更新牛需要が緩和、生乳価格は徐々に回復と予測


◇絵でみる需給動向◇


● ● ● 生乳生産量の動向は干ばつの影響が懸念 ● ● ●

 米国農務省(USDA)によると、7月の主要23州の生乳生産量は、今夏の干ばつの影響が懸念される中、631万3千トンとなり、前年同月比1.5%増となった。1頭当たりの乳量が同0.2%増と伸び悩んだものの、飼養頭数が同1.3%増となり、7月時点では、干ばつによる生産量への影響は出ていない。しかし、州別に見ると、23州のうち9州で生乳生産量が前年を下回っており、1頭当たりの乳量は10州で前年を下回っている。特にケンタッキー州とミズーリ州の生乳生産量は、それぞれ同8.9%減、同8.2%減と大きく下回り、全米生産量の2割を占めるカリフォルニア州でも同0.3%減となった。そのほかワシントン州で同4.3%減、オレゴン州で同3.5%減などとなっている。

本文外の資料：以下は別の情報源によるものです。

This design comes from an exercise in tuning for small area and a short achievable clock period on the open sky130 flow, not from production work. The RTL was checked by simulation tests, not by an equivalence proof against the original design.

==> job 8902: inputs <==
==> flow/design.v (excerpt) <==
module ch_compose (
    input  wire        clk,
    input  wire        rst,
    input  wire        in_valid,
    input  wire [1:0]  x_lo,
    input  wire [1:0]  y_lo,
    input  wire [1:0]  frame_lo,
    input  wire        depth8,
    input  wire [1:0]  dither,
    input  wire [29:0] fill,
    input  wire        l0_en,  input wire [2:0] l0_fmt,  input wire [39:0] l0_pix,  input wire [9:0] l0_galpha,
    input  wire        l1_en,  input wire [2:0] l1_fmt,  input wire [39:0] l1_pix,  input wire [9:0] l1_galpha,
    input  wire        l2_en,  input wire [2:0] l2_fmt,  input wire [39:0] l2_pix,  input wire [9:0] l2_galpha,
    input  wire        l3_en,  input wire [2:0] l3_fmt,  input wire [39:0] l3_pix,  input wire [9:0] l3_galpha,
    input  wire        l4_en,  input wire [2:0] l4_fmt,  input wire [39:0] l4_pix,  input wire [9:0] l4_galpha,
    input  wire        l5_en,  input wire [2:0] l5_fmt,  input wire [39:0] l5_pix,  input wire [9:0] l5_galpha,
    output reg         out_valid,
    output reg  [9:0]  out_r,
    output reg  [9:0]  out_g,
    output reg  [9:0]  out_b
);
Settings: LEC_CHECK=0, CAP_MARGIN=20, CORE_MARGIN=2, CORE_UTILIZATION=45, PLACE_DENSITY=0.6, SLEW_MARGIN=20; clock period 17.0 ns.
run.sh (not shown) runs the stock make flow with config.mk's settings and CLKGATE_MAP_FILE= SYNTH_SCRIPT=/design/flow/synth_recipe.tcl, a recipe that flattens the netlist after the stock synthesis.
==> job 9611: changes against job 8902 <==
==> flow/flow/run.sh (new file) <==
#!/bin/bash
# The standard layout (the standard.sh: standard synthesis, floorplan,
# placement, CTS, routing), with one change: the buffers that placement puts
# on every input and output port are sky130_fd_sc_hd__buf_2 cells instead of
# the cell buffer_ports picks by default.
set -euo pipefail
export BUFFER_PORTS_ARGS="-buffer_cell sky130_fd_sc_hd__buf_2"
bash standard.sh > standard_flow.log 2>&1
==> flow/standard.sh (new file) <==
#!/bin/bash
# synth_recipe.tcl (not shown) runs the flow's synth.tcl, then flattens the netlist and writes it again
# the make line also repeats each setting of config.mk as NAME=value (left out here)
make -C /OpenROAD-flow-scripts/flow DESIGN_CONFIG=/design/flow/config.mk WORK_HOME=/design/flow/orfs CLKGATE_MAP_FILE= SYNTH_SCRIPT=/design/flow/synth_recipe.tcl "${@:-finish}"
removed: flow/run.sh
==> comparison table <==
Portion of the layout cell area used by non-clock buffers: job 8902 0.02414; job 9611 0.01376
Number of nets in the final layout: job 8902 18020; job 9611 18023
Total buffers and inverters traversed by the critical path: job 8902 3; job 9611 2
Setup Skew: job 8902 0.06135 ns; job 9611 0.07352 ns
Result of the run: job 8902 timing/DRC/antenna clean; job 9611 timing/DRC/antenna clean
Beginning of the worst register-to-register path: job 8902 g_lay[5].p0r[3]; job 9611 g_ln[2].g_c[1].q0[5]
Detailed-route wire length per cell: job 8902 17.40 um; job 9611 17.36 um
Clock buffers created by TritonCTS: job 8902 332; job 9611 335
Cell total after placement: job 8902 19888; job 9611 19887
Clock period minus worst slack: job 8902 5.432 ns; job 9611 5.048 ns
Hold_sp: job 8902 g_lay[4].g_dl[3].ar[1]; job 9611 g_lay[4].g_dl[9].sr[23]
Global Route Usage Sum: job 8902 0.1905; job 9611 0.1901
Hold_ws: job 8902 0.2939 ns; job 9611 0.2718 ns
Footprint of the flip-flops and latches: job 8902 64160 um^2; job 9611 64160 um^2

 干ばつによる悪影響を考慮したUSDAは、8月公表の年間生乳生産量予測を8,223万6千トンとし、前月公表の8,259万9千トンからわずかに下方修正した。


● ● ● 未経産更新牛飼養頭数増も、更新牛価格は下落 ● ● ●

 USDAによると、7月1日現在、更新用未経産牛の飼養頭数は、前年同月比3%増の380万頭で、ここ5年間で最も多く、生産者の保有意欲の高さがうかがえる結果となっている。一方、更新牛価格は下落傾向で推移している。干ばつの影響により飼料不足が予測される状況下では、死亡牛や老齢牛の更新が進むことも考えられるが、USDAは、最近の更新牛価格の下落傾向の要因を「更新牛需要の緩和」とみており、悪天候の影響も併せて、牛群縮小の可能性を示唆している。

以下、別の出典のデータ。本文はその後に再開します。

This is an optimization exercise on Yosys and OpenROAD, whose aim is small area, not a production implementation. The RTL of this run was laid out without a check of its function. Power and IR drop assume default switching activity.

==> flow/design.v <==
module bp_exec (
    input  wire         clk,
    input  wire         rst,           
    input  wire         in_valid,
    input  wire [127:0] in_insn,
    input  wire [15:0]  in_opa,        
    input  wire [15:0]  in_opb,        
    input  wire [15:0]  in_opc,        
    input  wire [15:0]  in_opd,        
    output reg          out_valid,
    output reg          out_we,        
    output reg  [15:0]  out_data,
    output reg          out_ext,       
    output reg          out_lat3,      
    output reg          out_heavy,     
    output reg          out_illegal,   
    output reg          out_format,    
    output reg          out_tap,       
    output reg          out_chk,       
    output reg  [3:0]   out_rd,        
    output reg  [3:0]   out_rdbit      
);
    reg         s1_valid;
    reg [127:0] s1_insn;
    reg [15:0]  s1_opa, s1_opb, s1_opc, s1_opd;
    always @(posedge clk) begin
        if (rst)
            s1_valid <= 1'b0;
        else
            s1_valid <= in_valid;
        s1_insn <= in_insn;
        s1_opa  <= in_opa;
        s1_opb  <= in_opb;
        s1_opc  <= in_opc;
        s1_opd  <= in_opd;
    end
    wire [5:0]  opc   = s1_insn[127:122];
    wire        f_tap = s1_insn[121];
    wire        f_chk = s1_insn[120];
    wire [1:0]  f_rsv = s1_insn[119:118];
    wire [7:0]  aux   = s1_insn[117:110];
    wire [15:0] imm   = s1_insn[109:94];
    wire [5:0]  sub   = s1_insn[93:88];
    wire [21:0] src_a = s1_insn[87:66];
    wire [21:0] src_b = s1_insn[65:44];
    wire [21:0] src_c = s1_insn[43:22];
    wire [21:0] src_d = s1_insn[21:0];
    localparam [5:0] OP_NOP    = 6'h00, OP_LUT4  = 6'h01, OP_LUT4E = 6'h02,
                     OP_GMUX   = 6'h03, OP_RED   = 6'h04, OP_CONST = 6'h05,
                     OP_ADD    = 6'h10, OP_ADDC  = 6'h11, OP_SUB   = 6'h12,
                     OP_SUBB   = 6'h13, OP_AND   = 6'h14, OP_OR    = 6'h15,
                     OP_XOR    = 6'h16, OP_WLUT2 = 6'h17, OP_SHL   = 6'h18,
                     OP_SHR    = 6'h19, OP_SAR   = 6'h1A, OP_ROT   = 6'h1B,
                     OP_CMPEQ  = 6'h1C, OP_CMPLTU= 6'h1D, OP_CMPLTS= 6'h1E,
                     OP_MUX2W  = 6'h1F, OP_INS   = 6'h20, OP_EXT   = 6'h21,
                     OP_SEXT   = 6'h22, OP_CAT8  = 6'h23, OP_MUL   = 6'h28,
                     OP_MULH   = 6'h29, OP_BRD   = 6'h2A, OP_BWR   = 6'h2B,
                     OP_DREQ   = 6'h2C, OP_DWR   = 6'h2D, OP_DGET  = 6'h2E,
                     OP_XOUT   = 6'h30, OP_XIN   = 6'h31, OP_QPUSH = 6'h32,
                     OP_QPOP   = 6'h33, OP_QSTAT = 6'h34, OP_SYNC  = 6'h38,
                     OP_CHECK  = 6'h39, OP_SREQ  = 6'h3A, OP_FINISH= 6'h3B;
    reg [3:0] dep16;
    reg [2:0] dep8;
    integer i, k;
    always @* begin
        dep16 = 4'b0000;
        dep8  = 3'b000;
        for (k = 0; k < 4; k = k + 1)
            for (i = 0; i < 16; i = i + 1)
                if (imm[i] != imm[i ^ (1 << k)])
                    dep16[k] = 1'b1;
        for (k = 0; k < 3; k = k + 1)
            for (i = 0; i < 8; i = i + 1)
                if (imm[i] != imm[i ^ (1 << k)])
                    dep8[k] = 1'b1;
    end
    reg        reserved;
    reg [5:0]  sub_mask;
    reg [7:0]  aux_mask;
    reg [15:0] imm_mask;
    reg [3:0]  rd;        
    reg [3:0]  rdbit;     
    reg        ext;       
    reg        handled;   
    reg [2:0]  xpath;
    reg [2:0]  lane;
    always @* begin
        reserved = 1'b0;
        sub_mask = 6'h00;
        aux_mask = 8'h00;
        imm_mask = 16'h0000;
        rd       = 4'b0000;
        rdbit    = 4'b0000;
        ext      = 1'b0;
        handled  = 1'b0;
        xpath    = aux[7:5];
        lane     = aux[4:2];
        case (opc)
            OP_NOP: ;
            OP_LUT4: begin
                handled  = 1'b1;
                imm_mask = 16'hFFFF;
                rd       = dep16;
                rdbit    = dep16;
            end
            OP_LUT4E: begin
                handled  = 1'b1;
                reserved = (sub > 6'd1);
                sub_mask = 6'h3F;
                imm_mask = 16'h00FF;
                rd       = {1'b1, dep8};
                rdbit    = {1'b1, dep8};
            end
            OP_GMUX: begin
                ext      = 1'b1;
                reserved = (sub > 6'd1) || (aux[7:4] == 4'h0);
                sub_mask = 6'h3F;
                aux_mask = 8'hFF;
                imm_mask = (aux[3:0] == 4'h0) ? 16'h07FF : 16'h0000;
                rd       = 4'b1111;
                rdbit    = (sub == 6'd1) ? 4'b0000 : 4'b1111;
            end
            OP_RED: begin
                handled  = 1'b1;
                reserved = (sub[1:0] == 2'd3);
                sub_mask = 6'h1F;
                imm_mask = 16'hFFFF;
                case (sub[4:3])
                    2'd0: rd = 4'b0001;
                    2'd1: rd = 4'b0011;
                    2'd2: rd = 4'b0111;
                    default: rd = 4'b1111;
                endcase
            end
            OP_CONST: begin
                handled  = 1'b1;
                imm_mask = 16'hFFFF;
            end
            OP_ADD, OP_SUB: begin
                handled  = 1'b1;
                reserved = (sub > 6'd2);
                sub_mask = 6'h3F;
                imm_mask = 16'h000F;
                rd       = 4'b0011;
            end
            OP_ADDC, OP_SUBB: begin
                handled  = 1'b1;
                reserved = (sub > 6'd2);
                sub_mask = 6'h3F;
                imm_mask = 16'h000F;
                rd       = 4'b0111;
                rdbit    = 4'b0100;
            end
            OP_AND, OP_OR, OP_XOR, OP_CAT8: begin
                handled  = 1'b1;
                reserved = (sub > 6'd3);
                sub_mask = 6'h3F;
                rd       = 4'b0011;
            end
            OP_WLUT2: begin
                handled  = 1'b1;
                imm_mask = 16'h000F;
                rd       = 4'b0011;
            end
            OP_SHL, OP_SHR: begin
                handled  = 1'b1;
                reserved = (sub > 6'd3);
                sub_mask = 6'h3F;
                imm_mask = sub[0] ? 16'h0000 : 16'h000F;
                rd       = {1'b0, sub[1], sub[0], 1'b1};
            end
            OP_SAR, OP_ROT: begin
                handled  = 1'b1;
                reserved = (sub > 6'd1);
                sub_mask = 6'h3F;
                imm_mask = sub[0] ? 16'h0000 : 16'h000F;
                rd       = {1'b0, 1'b0, sub[0], 1'b1};
            end
            OP_CMPEQ, OP_CMPLTU, OP_CMPLTS: begin
                handled  = 1'b1;
                reserved = (sub > 6'd3);
                sub_mask = 6'h3F;
                rd       = {1'b0, sub[1], 2'b11};
                rdbit    = {1'b0, sub[1], 2'b00};
            end
            OP_MUX2W: begin
                handled  = 1'b1;
                rd       = 4'b0111;
                rdbit    = 4'b0100;
            end
            OP_INS: begin
                handled  = 1'b1;
                imm_mask = 16'h00FF;
                rd       = 4'b0011;
            end
            OP_EXT: begin
                handled  = 1'b1;
                imm_mask = 16'h00FF;
                rd       = 4'b0001;
            end
            OP_SEXT: begin
                handled  = 1'b1;
                imm_mask = 16'h000F;
                rd       = 4'b0001;
            end
            OP_MUL: begin
                handled  = 1'b1;
                rd       = 4'b0011;
            end
            OP_MULH: begin
                handled  = 1'b1;
                reserved = (sub > 6'd3);
                sub_mask = 6'h3F;
                rd       = 4'b0011;
            end
            OP_BRD: begin
                ext      = 1'b1;
                reserved = (sub > 6'd2);
                sub_mask = 6'h3F;
                aux_mask = 8'h0F;
                imm_mask = (sub == 6'd0) ? 16'h0000 : 16'h7FFF;
                rd       = {3'b000, sub != 6'd1};
            end
            OP_BWR: begin
                ext      = 1'b1;
                reserved = (sub[1:0] == 2'd3);
                sub_mask = 6'h07;
                aux_mask = 8'h0F;
                imm_mask = (sub[1:0] == 2'd0) ? 16'h0000 : 16'h7FFF;
                rd       = {1'b0, sub[2], 1'b1, sub[1:0] != 2'd1};
                rdbit    = {1'b0, sub[2], 2'b00};
            end
            OP_DREQ: begin
                ext      = 1'b1;
                aux_mask = 8'h0F;
                rd       = 4'b0011;
            end
            OP_DWR: begin
                ext      = 1'b1;
                reserved = (sub > 6'd1);
                sub_mask = 6'h3F;
                aux_mask = 8'h0F;
                imm_mask = 16'h000F;
                rd       = {sub[0], 3'b111};
                rdbit    = {sub[0], 3'b000};
            end
            OP_DGET: begin
                ext      = 1'b1;
                reserved = (sub > 6'd1);
                sub_mask = 6'h3F;
                aux_mask = 8'h0F;
                imm_mask = 16'h000F;
            end
            OP_XOUT: begin
                ext      = 1'b1;
                reserved = (xpath == 3'd7) ||
                           (xpath == 3'd0 && sub[1:0] == 2'd3) ||
                           (xpath != 3'd0 && sub[1:0] != 2'd0);
                sub_mask = 6'h07;
                aux_mask = 8'hFF;
                imm_mask = 16'h7FFF;
                rd       = {2'b00, sub[2], 1'b1};
                rdbit    = {2'b00, sub[2], 1'b0};
            end
            OP_XIN: begin
                ext      = 1'b1;
                aux_mask = 8'h1F;
            end
            OP_QPUSH, OP_QPOP: begin
                ext      = 1'b1;
                reserved = (lane == 3'd3 && sub > 6'd1) || (lane > 3'd4);
                sub_mask = (lane == 3'd3) ? 6'h3F : 6'h00;
                aux_mask = 8'h1F;
                rd       = {2'b00, lane == 3'd3 && sub[0], opc == OP_QPUSH};
                rdbit    = {2'b00, lane == 3'd3 && sub[0], 1'b0};
            end
            OP_QSTAT: begin
                ext      = 1'b1;
                aux_mask = 8'h03;
            end
            OP_SYNC: begin
                ext      = 1'b1;
                reserved = (sub > 6'd1);
                sub_mask = 6'h3F;
                aux_mask = 8'h03;
                rd       = 4'b0001;
            end
            OP_CHECK: begin
                ext      = 1'b1;
                reserved = (sub > 6'd3);
                sub_mask = 6'h3F;
                imm_mask = 16'hFFFF;
                rd       = {2'b00, sub[0], 1'b1};
                rdbit    = {2'b00, sub[0], 1'b1};
            end
            OP_SREQ: begin
                ext      = 1'b1;
                reserved = (sub > 6'd1);
                sub_mask = 6'h3F;
                imm_mask = 16'h00FF;
                rd       = {2'b00, sub[0], 1'b1};
                rdbit    = 4'b0001;
            end
            OP_FINISH: begin
                ext      = 1'b1;
                reserved = (sub > 6'd1);
                sub_mask = 6'h3F;
                imm_mask = 16'hFFFF;
                rd       = {2'b00, sub[0], 1'b1};
                rdbit    = 4'b0001;
            end
            default: reserved = 1'b1;
        endcase
    end
    wire [21:0] src [0:3];
    assign src[0] = src_a;
    assign src[1] = src_b;
    assign src[2] = src_c;
    assign src[3] = src_d;
    reg src_bad;
    integer j;
    always @* begin
        src_bad = 1'b0;
        for (j = 0; j < 4; j = j + 1) begin
            if (!rd[j] && src[j] != 22'd0)
                src_bad = 1'b1;
            if (rd[j] && !rdbit[j] && src[j][3:0] != 4'd0)
                src_bad = 1'b1;
        end
    end
    wire format = !reserved &&
                  ((f_rsv != 2'b00) ||
                   ((sub & ~sub_mask) != 6'd0) ||
                   ((aux & ~aux_mask) != 8'd0) ||
                   ((imm & ~imm_mask) != 16'd0) ||
                   (opc == OP_NOP && f_chk) ||
                   src_bad);
    wire [15:0] wa = s1_opa;
    wire [15:0] wb = s1_opb;
    wire [15:0] wc = s1_opc;
    wire [15:0] wd = s1_opd;
    wire ba = s1_opa[src_a[3:0]];
    wire bb = s1_opb[src_b[3:0]];
    wire bc = s1_opc[src_c[3:0]];
    wire bd = s1_opd[src_d[3:0]];
    wire [3:0] lut4_idx  = {bd & dep16[3], bc & dep16[2], bb & dep16[1], ba & dep16[0]};
    wire [2:0] lut4e_idx = {bc & dep8[2], bb & dep8[1], ba & dep8[0]};
    wire       lut4_r    = imm[lut4_idx];
    wire       lut4e_r   = imm[lut4e_idx];
    wire       lut4e_en  = bd ^ sub[0];
    reg red_x;
    reg [15:0] red_v;
    integer r;
    always @* begin
        red_x = (sub[1:0] == 2'd0);
        for (r = 0; r < 4; r = r + 1) begin
            case (r)
                0: red_v = wa;
                1: red_v = wb;
                2: red_v = wc;
                default: red_v = wd;
            endcase
            if (r <= sub[4:3]) begin
                for (i = 0; i < 16; i = i + 1) begin
                    if (imm[i]) begin
                        if (sub[1:0] == 2'd0) red_x = red_x & red_v[i];
                        if (sub[1:0] == 2'd1) red_x = red_x | red_v[i];
                        if (sub[1:0] == 2'd2) red_x = red_x ^ red_v[i];
                    end
                end
            end
        end
    end
    wire red_r = red_x ^ sub[2];
    wire [4:0]  w     = {1'b0, imm[3:0]} + 5'd1;
    wire [16:0] wmask = (17'd1 << w) - 17'd1;
    wire [16:0] am    = {1'b0, wa} & wmask;
    wire [16:0] bm    = {1'b0, wb} & wmask;
    wire        ci    = (opc == OP_ADDC || opc == OP_SUBB) ? bc : 1'b0;
    wire        is_add = (opc == OP_ADD || opc == OP_ADDC);
    wire [16:0] add_t = am + bm + {16'd0, ci};
    wire [16:0] sub_t = am - bm - {16'd0, ci};
    wire [16:0] as_r  = (is_add ? add_t : sub_t) & wmask;
    wire        add_co = add_t[w];
    wire        sub_co = (am < (bm + {16'd0, ci}));
    wire [3:0]  tb    = imm[3:0];
    wire        a_top = wa[tb];
    wire        b_top = wb[tb];
    wire        r_top = as_r[tb];
    wire        add_ov = (a_top == b_top) && (r_top != a_top);
    wire        sub_ov = (a_top != b_top) && (r_top != a_top);
    reg  [15:0] addsub_r;
    always @* begin
        case (sub[1:0])
            2'd0:    addsub_r = as_r[15:0];
            2'd1:    addsub_r = {15'd0, is_add ? add_co : sub_co};
            default: addsub_r = {15'd0, is_add ? add_ov : sub_ov};
        endcase
    end
    wire [15:0] bw_b = sub[1] ? ~wb : wb;
    reg  [15:0] bw_t;
    always @* begin
        case (opc)
            OP_AND:  bw_t = wa & bw_b;
            OP_OR:   bw_t = wa | bw_b;
            default: bw_t = wa ^ bw_b;
        endcase
    end
    wire [15:0] bitwise_r = sub[0] ? ~bw_t : bw_t;
    reg [15:0] wlut2_r;
    always @* begin
        for (i = 0; i < 16; i = i + 1)
            wlut2_r[i] = imm[{wb[i], wa[i]}];
    end
    wire [4:0]  sh_n   = sub[0] ? wb[4:0] : {1'b0, imm[3:0]};
    wire [15:0] sh_f   = sub[1] ? wc : 16'h0000;
    wire [31:0] shl_t  = {wa, sh_f} << sh_n;
    wire [31:0] shr_t  = {sh_f, wa} >> sh_n;
    wire [31:0] sar_t  = $signed({{16{wa[15]}}, wa}) >>> sh_n;
    wire [31:0] rot_t  = {wa, wa} << sh_n[3:0];
    reg  [15:0] shift_r;
    always @* begin
        case (opc)
            OP_SHL:  shift_r = shl_t[31:16];
            OP_SHR:  shift_r = shr_t[15:0];
            OP_SAR:  shift_r = sar_t[15:0];
            default: shift_r = rot_t[31:16];
        endcase
    end
    wire eq  = (wa == wb);
    wire ltu = (wa < wb);
    wire lts = ($signed(wa) < $signed(wb));
    reg  cmp_t;
    always @* begin
        case (opc)
            OP_CMPEQ:  cmp_t = eq;
            OP_CMPLTU: cmp_t = ltu;
            default:   cmp_t = lts;
        endcase
        if (sub[1]) begin
            if (opc == OP_CMPEQ)
                cmp_t = cmp_t & bc;
            else
                cmp_t = cmp_t | (eq & bc);
        end
    end
    wire cmp_r = cmp_t ^ sub[0];
    wire [15:0] mux2w_r = bc ? wb : wa;
    wire [3:0]  fp     = imm[3:0];
    wire [4:0]  fw     = {1'b0, imm[7:4]} + 5'd1;
    wire [31:0] fones  = (32'd1 << fw) - 32'd1;
    wire [31:0] fmask  = fones << fp;
    wire [31:0] bshift = {16'd0, wb} << fp;
    wire [15:0] ins_r  = (wa & ~fmask[15:0]) | (bshift[15:0] & fmask[15:0]);
    wire [15:0] ext_r  = (wa >> fp) & fones[15:0];
    reg  [15:0] sext_r;
    always @* begin
        for (i = 0; i < 16; i = i + 1)
            sext_r[i] = (i <= fp) ? wa[i] : wa[fp];
    end
    wire [15:0] cat8_r = {sub[1] ? wb[15:8] : wb[7:0], sub[0] ? wa[15:8] : wa[7:0]};
    wire [31:0]        mul_p  = wa * wb;
    wire signed [16:0] mx     = {sub[0] & wa[15], wa};
    wire signed [16:0] my     = {sub[1] & wb[15], wb};
    wire signed [33:0] mulh_p = mx * my;
    reg [15:0] result;
    always @* begin
        case (opc)
            OP_LUT4:                             result = {15'd0, lut4_r};
            OP_LUT4E:                            result = {15'd0, lut4e_r};
            OP_RED:                              result = {15'd0, red_r};
            OP_CONST:                            result = imm;
            OP_ADD, OP_ADDC, OP_SUB, OP_SUBB:    result = addsub_r;
            OP_AND, OP_OR, OP_XOR:               result = bitwise_r;
            OP_WLUT2:                            result = wlut2_r;
            OP_SHL, OP_SHR, OP_SAR, OP_ROT:      result = shift_r;
            OP_CMPEQ, OP_CMPLTU, OP_CMPLTS:      result = {15'd0, cmp_r};
            OP_MUX2W:                            result = mux2w_r;
            OP_INS:                              result = ins_r;
            OP_EXT:                              result = ext_r;
            OP_SEXT:                             result = sext_r;
            OP_CAT8:                             result = cat8_r;
            OP_MUL:                              result = mul_p[15:0];
            OP_MULH:                             result = mulh_p[31:16];
            default:                             result = 16'h0000;
        endcase
    end
    wire we = s1_valid && handled && !reserved && !(opc == OP_LUT4E && !lut4e_en);
    always @(posedge clk) begin
        if (rst) begin
            out_valid <= 1'b0;
            out_we    <= 1'b0;
        end else begin
            out_valid <= s1_valid;
            out_we    <= we;
        end
        out_data    <= result;
        out_ext     <= ext && !reserved;
        out_lat3    <= !reserved && (opc == OP_MUL || opc == OP_MULH ||
                                     opc == OP_BRD || opc == OP_QPOP);
        out_heavy   <= (opc >= OP_MUL) && (opc <= OP_DGET);
        out_illegal <= reserved;
        out_format  <= format;
        out_tap     <= f_tap && !reserved;
        out_chk     <= f_chk && !reserved && (opc != OP_NOP);
        out_rd      <= reserved ? 4'b0000 : rd;
        out_rdbit   <= reserved ? 4'b0000 : rdbit;
    end
endmodule
==> flow/run.sh <==
#!/bin/bash
# synth_recipe.tcl (not shown) runs the flow's synth.tcl, then flattens the netlist and writes it again
# the make line also repeats each setting of config.mk as NAME=value (left out here)
make -C /OpenROAD-flow-scripts/flow DESIGN_CONFIG=/design/flow/config.mk WORK_HOME=/design/flow/orfs CLKGATE_MAP_FILE= SYNTH_SCRIPT=/design/flow/synth_recipe.tcl finish
==> flow/config.mk <==
export PLATFORM = sky130hd
export DESIGN_NAME = bp_exec
export DESIGN_NICKNAME = bp_exec
export VERILOG_FILES = /design/flow/design.v
export SDC_FILE = /design/flow/constraint.sdc
export NUM_CORES = 4
export LEC_CHECK = 0
export CAP_MARGIN = 20
export CORE_MARGIN = 2
export CORE_UTILIZATION = 40
export SLEW_MARGIN = 20
==> flow/constraint.sdc <==
create_clock -name core_clock -period 18.0 [get_ports {clk}]
set_input_delay 3.6000 -clock core_clock [delete_from_list [all_inputs] [get_ports {clk}]]
set_output_delay 3.6000 -clock core_clock [all_outputs]
set_load 0.01 [all_outputs]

 更新牛価格は、2004年に生乳農家販売価格の一時的な上昇から農家収益が好転、規模拡大意欲が高まったため、2005年以降1,800ドル(20万7千円:1ドル=115円)前後の高値で推移していた。2005年10月には、記録的な高値となる1,870ドル(21万5千円)にまで高騰したが、2006年7月には1,680ドル(19万3千円)にまで下落した。

乳用種更新牛の価格の推移

資料:USDA/NASS「Agricultural price」


● ● ● 生乳の農家販売価格は強含みで推移と予測 ● ● ●

 一方、8月以降は例年の暑熱による生乳生産量の減少に加え、干ばつの影響が相まって、乳製品向けの生乳仕向け数量は減少している。特に南東部では、地元での生乳生産の減産分を補うため、加工原料乳を周辺地域から調達する事態が生じている。また、新学期を迎え、学校などの需要拡大が見込まれるため、加工原料乳の確保が一層難しくなることが予測されている。さらには、冬に向け、季節変動的な乳製品の在庫が徐々に減少することから、USDAは、生乳の農家販売価格について、徐々に回復すると見込んでいる。100ポンド当たり12ドル台(キログラム当たり30円)前半で低迷している農家販売価格は、第4四半期には12.8ドル(同32円)から13.4ドル(同34円)の範囲で推移すると見込まれている。